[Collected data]
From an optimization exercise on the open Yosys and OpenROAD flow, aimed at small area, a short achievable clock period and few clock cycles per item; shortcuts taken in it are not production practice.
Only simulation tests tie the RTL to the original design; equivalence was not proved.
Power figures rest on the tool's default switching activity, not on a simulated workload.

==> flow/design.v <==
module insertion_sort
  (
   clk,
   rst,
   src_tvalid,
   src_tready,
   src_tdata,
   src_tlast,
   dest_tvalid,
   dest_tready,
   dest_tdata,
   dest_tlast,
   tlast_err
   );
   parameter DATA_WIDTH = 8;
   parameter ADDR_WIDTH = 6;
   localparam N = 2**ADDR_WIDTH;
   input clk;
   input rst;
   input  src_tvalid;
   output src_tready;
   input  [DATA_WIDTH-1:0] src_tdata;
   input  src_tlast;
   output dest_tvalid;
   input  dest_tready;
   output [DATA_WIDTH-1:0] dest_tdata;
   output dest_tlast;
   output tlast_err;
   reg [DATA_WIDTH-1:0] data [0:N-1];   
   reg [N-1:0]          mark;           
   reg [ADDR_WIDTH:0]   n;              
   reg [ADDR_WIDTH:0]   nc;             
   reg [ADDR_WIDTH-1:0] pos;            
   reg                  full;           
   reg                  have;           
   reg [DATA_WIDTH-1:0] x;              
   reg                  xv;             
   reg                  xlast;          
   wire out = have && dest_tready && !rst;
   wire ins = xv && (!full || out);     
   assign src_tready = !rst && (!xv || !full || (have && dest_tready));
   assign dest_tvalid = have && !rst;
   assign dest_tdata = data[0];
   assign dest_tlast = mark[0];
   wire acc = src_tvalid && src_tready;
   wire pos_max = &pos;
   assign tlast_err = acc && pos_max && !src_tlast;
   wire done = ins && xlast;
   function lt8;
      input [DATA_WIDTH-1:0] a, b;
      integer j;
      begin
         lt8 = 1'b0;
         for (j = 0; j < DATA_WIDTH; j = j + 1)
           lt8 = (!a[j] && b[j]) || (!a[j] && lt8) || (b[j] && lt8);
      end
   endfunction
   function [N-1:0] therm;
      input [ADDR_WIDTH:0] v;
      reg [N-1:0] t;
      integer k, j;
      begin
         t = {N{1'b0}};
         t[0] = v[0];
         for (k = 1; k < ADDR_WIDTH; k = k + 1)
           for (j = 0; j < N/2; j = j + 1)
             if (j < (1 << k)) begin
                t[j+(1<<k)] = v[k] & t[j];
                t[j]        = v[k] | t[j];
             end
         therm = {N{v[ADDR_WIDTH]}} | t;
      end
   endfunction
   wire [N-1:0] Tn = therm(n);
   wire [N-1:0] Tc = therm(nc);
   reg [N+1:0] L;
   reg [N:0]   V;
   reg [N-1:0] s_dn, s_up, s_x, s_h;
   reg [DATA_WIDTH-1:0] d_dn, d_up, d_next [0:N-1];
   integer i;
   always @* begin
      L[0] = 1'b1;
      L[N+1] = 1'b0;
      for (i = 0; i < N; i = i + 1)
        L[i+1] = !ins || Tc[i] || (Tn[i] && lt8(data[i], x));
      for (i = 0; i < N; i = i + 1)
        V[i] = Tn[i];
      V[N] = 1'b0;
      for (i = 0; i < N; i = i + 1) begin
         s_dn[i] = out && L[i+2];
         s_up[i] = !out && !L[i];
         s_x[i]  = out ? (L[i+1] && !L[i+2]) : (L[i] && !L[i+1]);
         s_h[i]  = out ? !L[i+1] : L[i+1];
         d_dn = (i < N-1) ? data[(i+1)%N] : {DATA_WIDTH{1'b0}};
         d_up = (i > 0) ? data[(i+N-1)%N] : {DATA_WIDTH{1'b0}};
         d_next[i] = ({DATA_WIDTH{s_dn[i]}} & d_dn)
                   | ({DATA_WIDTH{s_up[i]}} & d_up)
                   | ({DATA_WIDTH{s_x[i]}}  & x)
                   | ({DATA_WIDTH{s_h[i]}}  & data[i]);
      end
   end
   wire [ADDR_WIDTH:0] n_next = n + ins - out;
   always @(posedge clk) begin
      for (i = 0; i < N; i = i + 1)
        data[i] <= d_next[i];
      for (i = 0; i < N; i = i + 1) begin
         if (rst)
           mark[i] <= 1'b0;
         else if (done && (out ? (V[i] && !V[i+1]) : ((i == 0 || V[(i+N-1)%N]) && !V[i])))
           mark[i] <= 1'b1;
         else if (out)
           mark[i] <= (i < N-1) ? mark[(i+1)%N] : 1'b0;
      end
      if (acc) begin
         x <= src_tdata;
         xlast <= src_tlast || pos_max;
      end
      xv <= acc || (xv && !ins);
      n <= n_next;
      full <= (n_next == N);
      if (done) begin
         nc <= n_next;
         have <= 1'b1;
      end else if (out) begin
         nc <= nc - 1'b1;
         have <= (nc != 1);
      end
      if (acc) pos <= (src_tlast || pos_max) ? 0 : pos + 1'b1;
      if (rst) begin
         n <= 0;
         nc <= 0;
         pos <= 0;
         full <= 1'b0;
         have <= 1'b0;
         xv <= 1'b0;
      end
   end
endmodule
* * *
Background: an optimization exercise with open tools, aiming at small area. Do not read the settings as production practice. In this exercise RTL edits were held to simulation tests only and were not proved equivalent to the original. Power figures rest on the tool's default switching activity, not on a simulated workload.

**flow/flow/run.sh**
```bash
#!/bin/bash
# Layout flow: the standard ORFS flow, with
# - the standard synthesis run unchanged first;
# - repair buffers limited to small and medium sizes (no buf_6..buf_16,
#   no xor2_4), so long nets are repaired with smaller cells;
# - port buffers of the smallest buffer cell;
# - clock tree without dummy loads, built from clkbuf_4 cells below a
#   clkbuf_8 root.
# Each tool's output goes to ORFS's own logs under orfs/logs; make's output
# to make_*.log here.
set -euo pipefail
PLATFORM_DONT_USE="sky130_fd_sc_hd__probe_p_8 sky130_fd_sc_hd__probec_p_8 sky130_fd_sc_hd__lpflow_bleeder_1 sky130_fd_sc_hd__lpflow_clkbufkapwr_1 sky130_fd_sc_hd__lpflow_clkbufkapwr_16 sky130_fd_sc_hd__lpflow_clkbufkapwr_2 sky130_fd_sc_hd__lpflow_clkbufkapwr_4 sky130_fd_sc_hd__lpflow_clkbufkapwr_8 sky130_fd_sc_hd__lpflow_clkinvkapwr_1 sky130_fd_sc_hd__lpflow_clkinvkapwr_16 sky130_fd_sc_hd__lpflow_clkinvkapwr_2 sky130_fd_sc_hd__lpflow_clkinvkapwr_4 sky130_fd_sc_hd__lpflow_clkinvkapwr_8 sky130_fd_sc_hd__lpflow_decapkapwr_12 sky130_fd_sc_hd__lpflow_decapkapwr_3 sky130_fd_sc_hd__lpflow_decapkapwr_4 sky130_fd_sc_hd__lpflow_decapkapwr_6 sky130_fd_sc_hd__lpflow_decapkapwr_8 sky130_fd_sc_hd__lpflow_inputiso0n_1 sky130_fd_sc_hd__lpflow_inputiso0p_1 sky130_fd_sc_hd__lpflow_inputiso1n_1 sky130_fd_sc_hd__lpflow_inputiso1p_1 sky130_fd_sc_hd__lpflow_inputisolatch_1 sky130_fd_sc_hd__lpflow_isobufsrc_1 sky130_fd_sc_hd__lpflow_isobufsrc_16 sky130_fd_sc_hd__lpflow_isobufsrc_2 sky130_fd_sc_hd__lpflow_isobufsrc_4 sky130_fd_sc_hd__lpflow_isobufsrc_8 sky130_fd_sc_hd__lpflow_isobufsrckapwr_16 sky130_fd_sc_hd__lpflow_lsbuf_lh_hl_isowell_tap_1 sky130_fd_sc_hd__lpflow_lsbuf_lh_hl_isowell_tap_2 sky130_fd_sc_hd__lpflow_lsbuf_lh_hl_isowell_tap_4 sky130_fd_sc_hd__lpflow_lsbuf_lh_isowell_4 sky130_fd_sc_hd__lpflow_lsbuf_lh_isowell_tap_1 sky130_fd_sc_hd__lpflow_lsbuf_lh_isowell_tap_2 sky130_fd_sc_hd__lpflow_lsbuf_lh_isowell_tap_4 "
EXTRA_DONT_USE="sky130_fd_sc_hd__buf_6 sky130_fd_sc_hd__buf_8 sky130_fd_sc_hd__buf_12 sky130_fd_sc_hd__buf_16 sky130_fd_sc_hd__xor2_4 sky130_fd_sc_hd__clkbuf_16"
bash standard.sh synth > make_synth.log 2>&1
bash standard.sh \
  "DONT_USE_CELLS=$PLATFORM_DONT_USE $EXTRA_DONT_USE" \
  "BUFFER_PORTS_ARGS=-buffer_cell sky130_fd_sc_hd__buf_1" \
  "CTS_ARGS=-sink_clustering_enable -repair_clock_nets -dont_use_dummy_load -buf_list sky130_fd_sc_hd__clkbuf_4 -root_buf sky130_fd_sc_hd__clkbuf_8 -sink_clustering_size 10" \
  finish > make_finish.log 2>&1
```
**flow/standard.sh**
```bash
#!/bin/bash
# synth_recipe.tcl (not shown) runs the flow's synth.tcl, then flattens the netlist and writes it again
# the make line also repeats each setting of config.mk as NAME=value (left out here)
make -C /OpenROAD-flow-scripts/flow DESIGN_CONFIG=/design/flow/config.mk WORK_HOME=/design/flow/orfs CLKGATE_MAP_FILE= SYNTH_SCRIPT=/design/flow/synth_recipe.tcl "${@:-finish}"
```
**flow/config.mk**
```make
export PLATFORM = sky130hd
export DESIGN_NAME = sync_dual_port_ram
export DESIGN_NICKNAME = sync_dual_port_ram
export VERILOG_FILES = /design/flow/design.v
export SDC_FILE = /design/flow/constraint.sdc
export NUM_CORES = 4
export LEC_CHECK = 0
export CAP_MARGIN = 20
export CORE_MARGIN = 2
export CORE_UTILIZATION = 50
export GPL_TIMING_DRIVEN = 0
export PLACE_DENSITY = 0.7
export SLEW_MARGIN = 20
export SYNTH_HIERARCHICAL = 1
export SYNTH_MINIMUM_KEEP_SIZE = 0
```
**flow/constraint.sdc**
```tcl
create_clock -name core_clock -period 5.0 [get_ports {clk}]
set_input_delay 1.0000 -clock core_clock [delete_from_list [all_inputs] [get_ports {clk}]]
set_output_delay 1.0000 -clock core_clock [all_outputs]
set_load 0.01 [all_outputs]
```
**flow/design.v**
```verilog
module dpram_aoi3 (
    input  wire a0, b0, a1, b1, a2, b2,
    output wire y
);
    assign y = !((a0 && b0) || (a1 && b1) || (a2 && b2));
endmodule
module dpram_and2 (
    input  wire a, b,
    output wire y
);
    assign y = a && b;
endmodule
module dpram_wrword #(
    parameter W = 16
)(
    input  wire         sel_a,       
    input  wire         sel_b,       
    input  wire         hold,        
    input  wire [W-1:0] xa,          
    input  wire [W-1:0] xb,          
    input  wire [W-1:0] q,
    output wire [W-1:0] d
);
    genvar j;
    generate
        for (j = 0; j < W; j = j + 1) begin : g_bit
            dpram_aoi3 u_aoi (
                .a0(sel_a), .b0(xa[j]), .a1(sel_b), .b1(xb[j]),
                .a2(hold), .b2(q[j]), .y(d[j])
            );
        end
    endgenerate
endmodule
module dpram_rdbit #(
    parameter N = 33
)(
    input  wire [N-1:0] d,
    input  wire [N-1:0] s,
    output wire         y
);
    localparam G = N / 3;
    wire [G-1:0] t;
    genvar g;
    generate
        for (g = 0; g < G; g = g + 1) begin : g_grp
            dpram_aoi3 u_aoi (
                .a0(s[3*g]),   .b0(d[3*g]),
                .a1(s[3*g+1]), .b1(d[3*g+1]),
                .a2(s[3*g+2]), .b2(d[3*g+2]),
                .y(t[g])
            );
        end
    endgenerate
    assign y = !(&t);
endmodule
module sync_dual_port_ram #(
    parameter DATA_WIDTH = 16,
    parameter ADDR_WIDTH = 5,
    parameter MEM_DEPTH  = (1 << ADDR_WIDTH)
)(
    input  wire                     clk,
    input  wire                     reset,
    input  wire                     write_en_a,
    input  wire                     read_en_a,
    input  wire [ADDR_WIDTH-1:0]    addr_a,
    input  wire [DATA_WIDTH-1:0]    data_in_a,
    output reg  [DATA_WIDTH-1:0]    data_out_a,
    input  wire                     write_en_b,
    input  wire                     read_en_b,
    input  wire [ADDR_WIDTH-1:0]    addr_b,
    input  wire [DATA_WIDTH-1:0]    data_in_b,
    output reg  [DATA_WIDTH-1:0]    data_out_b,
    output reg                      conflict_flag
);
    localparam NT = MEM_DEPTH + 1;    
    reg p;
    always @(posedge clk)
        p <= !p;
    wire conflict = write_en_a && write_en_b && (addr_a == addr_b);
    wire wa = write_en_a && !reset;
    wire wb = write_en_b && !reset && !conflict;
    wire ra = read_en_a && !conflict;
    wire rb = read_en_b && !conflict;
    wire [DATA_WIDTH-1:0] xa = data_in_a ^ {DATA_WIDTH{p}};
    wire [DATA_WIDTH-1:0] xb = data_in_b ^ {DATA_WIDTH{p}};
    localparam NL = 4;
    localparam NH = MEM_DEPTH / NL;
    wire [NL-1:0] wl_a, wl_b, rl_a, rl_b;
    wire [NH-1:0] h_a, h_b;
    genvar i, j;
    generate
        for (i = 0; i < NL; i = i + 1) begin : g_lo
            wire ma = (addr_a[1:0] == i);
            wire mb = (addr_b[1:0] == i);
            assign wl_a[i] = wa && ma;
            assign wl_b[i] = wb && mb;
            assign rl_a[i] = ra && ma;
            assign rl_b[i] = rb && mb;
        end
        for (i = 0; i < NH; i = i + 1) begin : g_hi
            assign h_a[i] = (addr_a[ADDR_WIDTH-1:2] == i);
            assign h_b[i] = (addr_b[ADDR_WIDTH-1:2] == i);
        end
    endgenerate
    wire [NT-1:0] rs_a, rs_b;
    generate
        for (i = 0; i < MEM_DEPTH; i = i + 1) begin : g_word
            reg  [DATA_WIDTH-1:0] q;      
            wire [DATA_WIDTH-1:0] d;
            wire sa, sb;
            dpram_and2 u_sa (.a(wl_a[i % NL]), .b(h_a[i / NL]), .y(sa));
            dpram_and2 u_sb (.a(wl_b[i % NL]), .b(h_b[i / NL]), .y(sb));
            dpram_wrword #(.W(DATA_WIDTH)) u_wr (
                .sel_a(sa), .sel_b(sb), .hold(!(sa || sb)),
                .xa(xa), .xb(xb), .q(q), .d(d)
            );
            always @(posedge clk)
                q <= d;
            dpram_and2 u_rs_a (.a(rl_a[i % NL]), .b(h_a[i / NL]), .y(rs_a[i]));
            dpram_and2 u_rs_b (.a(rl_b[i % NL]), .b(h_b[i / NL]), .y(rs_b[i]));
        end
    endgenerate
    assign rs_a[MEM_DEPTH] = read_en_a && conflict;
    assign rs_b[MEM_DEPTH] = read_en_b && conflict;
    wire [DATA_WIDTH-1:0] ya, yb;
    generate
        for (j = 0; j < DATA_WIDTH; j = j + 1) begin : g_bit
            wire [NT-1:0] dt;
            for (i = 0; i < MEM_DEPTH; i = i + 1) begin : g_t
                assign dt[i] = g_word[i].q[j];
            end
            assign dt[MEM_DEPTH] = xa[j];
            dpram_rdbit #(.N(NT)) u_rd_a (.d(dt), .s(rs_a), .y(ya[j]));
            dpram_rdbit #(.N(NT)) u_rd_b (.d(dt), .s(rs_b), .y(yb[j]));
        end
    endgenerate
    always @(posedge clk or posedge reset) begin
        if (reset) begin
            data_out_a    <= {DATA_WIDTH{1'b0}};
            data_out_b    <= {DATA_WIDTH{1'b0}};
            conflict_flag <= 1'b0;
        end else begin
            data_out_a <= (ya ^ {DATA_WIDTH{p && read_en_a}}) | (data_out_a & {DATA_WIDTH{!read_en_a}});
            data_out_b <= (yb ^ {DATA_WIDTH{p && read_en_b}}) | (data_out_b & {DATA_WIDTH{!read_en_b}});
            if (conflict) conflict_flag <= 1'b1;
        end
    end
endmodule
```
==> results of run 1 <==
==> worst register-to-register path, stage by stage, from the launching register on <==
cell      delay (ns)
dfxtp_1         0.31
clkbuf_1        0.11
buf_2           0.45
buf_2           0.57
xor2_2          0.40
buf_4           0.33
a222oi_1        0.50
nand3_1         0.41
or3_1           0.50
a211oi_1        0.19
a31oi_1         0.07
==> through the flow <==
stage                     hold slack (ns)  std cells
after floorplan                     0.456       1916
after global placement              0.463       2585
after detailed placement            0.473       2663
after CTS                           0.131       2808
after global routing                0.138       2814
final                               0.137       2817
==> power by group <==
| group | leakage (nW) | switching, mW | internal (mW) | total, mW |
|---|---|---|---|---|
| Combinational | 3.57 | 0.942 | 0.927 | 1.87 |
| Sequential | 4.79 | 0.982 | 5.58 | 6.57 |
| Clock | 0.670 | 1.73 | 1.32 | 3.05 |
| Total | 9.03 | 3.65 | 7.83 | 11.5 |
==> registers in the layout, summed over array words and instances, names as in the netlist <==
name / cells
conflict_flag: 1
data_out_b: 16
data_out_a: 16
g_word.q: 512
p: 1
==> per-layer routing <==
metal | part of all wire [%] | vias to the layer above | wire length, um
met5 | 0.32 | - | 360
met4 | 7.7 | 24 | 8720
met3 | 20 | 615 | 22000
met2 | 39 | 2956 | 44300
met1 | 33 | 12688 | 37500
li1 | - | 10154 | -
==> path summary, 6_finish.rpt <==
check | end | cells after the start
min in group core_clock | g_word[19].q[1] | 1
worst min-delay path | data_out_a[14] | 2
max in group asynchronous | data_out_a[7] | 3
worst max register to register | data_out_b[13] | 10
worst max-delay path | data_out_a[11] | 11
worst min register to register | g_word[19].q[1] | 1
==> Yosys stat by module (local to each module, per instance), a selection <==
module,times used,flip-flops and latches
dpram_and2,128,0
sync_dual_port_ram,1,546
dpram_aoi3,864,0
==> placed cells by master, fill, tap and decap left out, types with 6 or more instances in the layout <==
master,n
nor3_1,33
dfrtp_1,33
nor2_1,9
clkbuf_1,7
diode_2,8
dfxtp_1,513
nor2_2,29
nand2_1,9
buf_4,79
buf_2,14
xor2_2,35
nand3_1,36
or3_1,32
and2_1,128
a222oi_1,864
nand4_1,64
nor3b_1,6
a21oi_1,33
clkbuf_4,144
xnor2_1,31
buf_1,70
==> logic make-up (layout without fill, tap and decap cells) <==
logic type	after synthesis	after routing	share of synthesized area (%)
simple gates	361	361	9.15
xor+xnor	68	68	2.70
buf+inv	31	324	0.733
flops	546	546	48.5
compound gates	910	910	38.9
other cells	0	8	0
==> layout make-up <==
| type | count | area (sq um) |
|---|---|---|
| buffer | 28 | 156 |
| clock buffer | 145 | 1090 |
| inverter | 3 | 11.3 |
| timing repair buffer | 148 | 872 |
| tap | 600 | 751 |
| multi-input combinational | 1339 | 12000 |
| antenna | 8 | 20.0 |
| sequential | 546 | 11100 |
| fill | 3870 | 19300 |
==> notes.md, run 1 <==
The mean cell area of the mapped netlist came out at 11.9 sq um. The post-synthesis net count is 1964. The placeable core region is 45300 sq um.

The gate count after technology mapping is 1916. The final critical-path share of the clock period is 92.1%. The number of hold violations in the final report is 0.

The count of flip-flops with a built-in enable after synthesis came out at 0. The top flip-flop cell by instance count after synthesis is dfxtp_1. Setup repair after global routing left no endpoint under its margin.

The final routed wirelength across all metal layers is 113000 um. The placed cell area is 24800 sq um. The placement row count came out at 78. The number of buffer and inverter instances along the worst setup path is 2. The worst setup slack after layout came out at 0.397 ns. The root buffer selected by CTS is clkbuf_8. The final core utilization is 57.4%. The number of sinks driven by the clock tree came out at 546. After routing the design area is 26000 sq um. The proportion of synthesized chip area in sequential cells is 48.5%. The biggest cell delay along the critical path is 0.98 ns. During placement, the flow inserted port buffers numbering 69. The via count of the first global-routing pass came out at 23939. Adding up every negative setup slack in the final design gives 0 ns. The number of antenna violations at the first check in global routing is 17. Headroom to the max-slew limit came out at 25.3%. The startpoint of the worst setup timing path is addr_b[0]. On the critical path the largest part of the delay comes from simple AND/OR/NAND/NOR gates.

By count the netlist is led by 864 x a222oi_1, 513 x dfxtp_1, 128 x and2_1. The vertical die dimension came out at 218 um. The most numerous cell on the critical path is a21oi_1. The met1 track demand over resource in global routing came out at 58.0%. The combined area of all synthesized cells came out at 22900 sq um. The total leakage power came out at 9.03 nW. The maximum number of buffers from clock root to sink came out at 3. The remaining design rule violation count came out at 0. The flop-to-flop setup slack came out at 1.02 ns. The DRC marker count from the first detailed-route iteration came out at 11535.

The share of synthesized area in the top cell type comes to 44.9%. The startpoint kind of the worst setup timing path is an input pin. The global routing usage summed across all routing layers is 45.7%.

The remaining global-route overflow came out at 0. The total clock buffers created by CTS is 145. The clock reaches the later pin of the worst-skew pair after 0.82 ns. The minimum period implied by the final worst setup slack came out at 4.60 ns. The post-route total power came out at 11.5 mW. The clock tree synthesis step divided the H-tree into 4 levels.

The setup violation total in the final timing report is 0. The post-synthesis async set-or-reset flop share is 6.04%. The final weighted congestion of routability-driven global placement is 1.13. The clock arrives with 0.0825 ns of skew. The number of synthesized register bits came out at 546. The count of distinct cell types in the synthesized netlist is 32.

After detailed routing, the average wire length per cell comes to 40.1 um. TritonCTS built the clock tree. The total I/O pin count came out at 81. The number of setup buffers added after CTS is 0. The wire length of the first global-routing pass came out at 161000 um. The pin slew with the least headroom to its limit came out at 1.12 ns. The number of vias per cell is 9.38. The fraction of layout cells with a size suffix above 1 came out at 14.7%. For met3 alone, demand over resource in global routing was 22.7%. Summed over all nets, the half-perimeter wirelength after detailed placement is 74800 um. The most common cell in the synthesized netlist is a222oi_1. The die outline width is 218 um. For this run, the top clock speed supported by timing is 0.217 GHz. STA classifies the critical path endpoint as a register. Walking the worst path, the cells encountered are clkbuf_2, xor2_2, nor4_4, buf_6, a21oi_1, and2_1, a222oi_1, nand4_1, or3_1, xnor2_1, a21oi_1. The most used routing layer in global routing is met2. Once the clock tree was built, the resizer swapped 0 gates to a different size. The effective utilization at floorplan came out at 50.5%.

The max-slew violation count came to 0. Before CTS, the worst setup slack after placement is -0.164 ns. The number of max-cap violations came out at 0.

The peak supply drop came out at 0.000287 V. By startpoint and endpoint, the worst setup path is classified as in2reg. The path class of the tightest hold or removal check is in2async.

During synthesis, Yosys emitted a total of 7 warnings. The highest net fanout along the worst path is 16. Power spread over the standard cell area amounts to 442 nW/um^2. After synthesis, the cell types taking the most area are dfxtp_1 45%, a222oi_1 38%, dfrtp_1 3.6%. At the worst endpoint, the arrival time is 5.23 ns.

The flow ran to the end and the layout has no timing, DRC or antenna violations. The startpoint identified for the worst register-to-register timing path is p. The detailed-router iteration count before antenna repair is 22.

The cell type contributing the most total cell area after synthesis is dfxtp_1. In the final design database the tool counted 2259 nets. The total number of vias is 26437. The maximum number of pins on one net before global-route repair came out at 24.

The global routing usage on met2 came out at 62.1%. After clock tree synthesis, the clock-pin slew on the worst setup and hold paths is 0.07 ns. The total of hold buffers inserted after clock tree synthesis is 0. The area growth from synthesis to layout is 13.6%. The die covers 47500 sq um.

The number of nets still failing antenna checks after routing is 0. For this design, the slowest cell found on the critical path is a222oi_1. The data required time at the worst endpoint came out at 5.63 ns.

ABOUT THIS TASK: Set down only the lines above that fall between the line holding "From an optimization" and the line holding "Only simulation tests", inclusive, keeping each exact.

SOLUTION:
From an optimization exercise on the open Yosys and OpenROAD flow, aimed at small area, a short achievable clock period and few clock cycles per item; shortcuts taken in it are not production practice.
Only simulation tests tie the RTL to the original design; equivalence was not proved.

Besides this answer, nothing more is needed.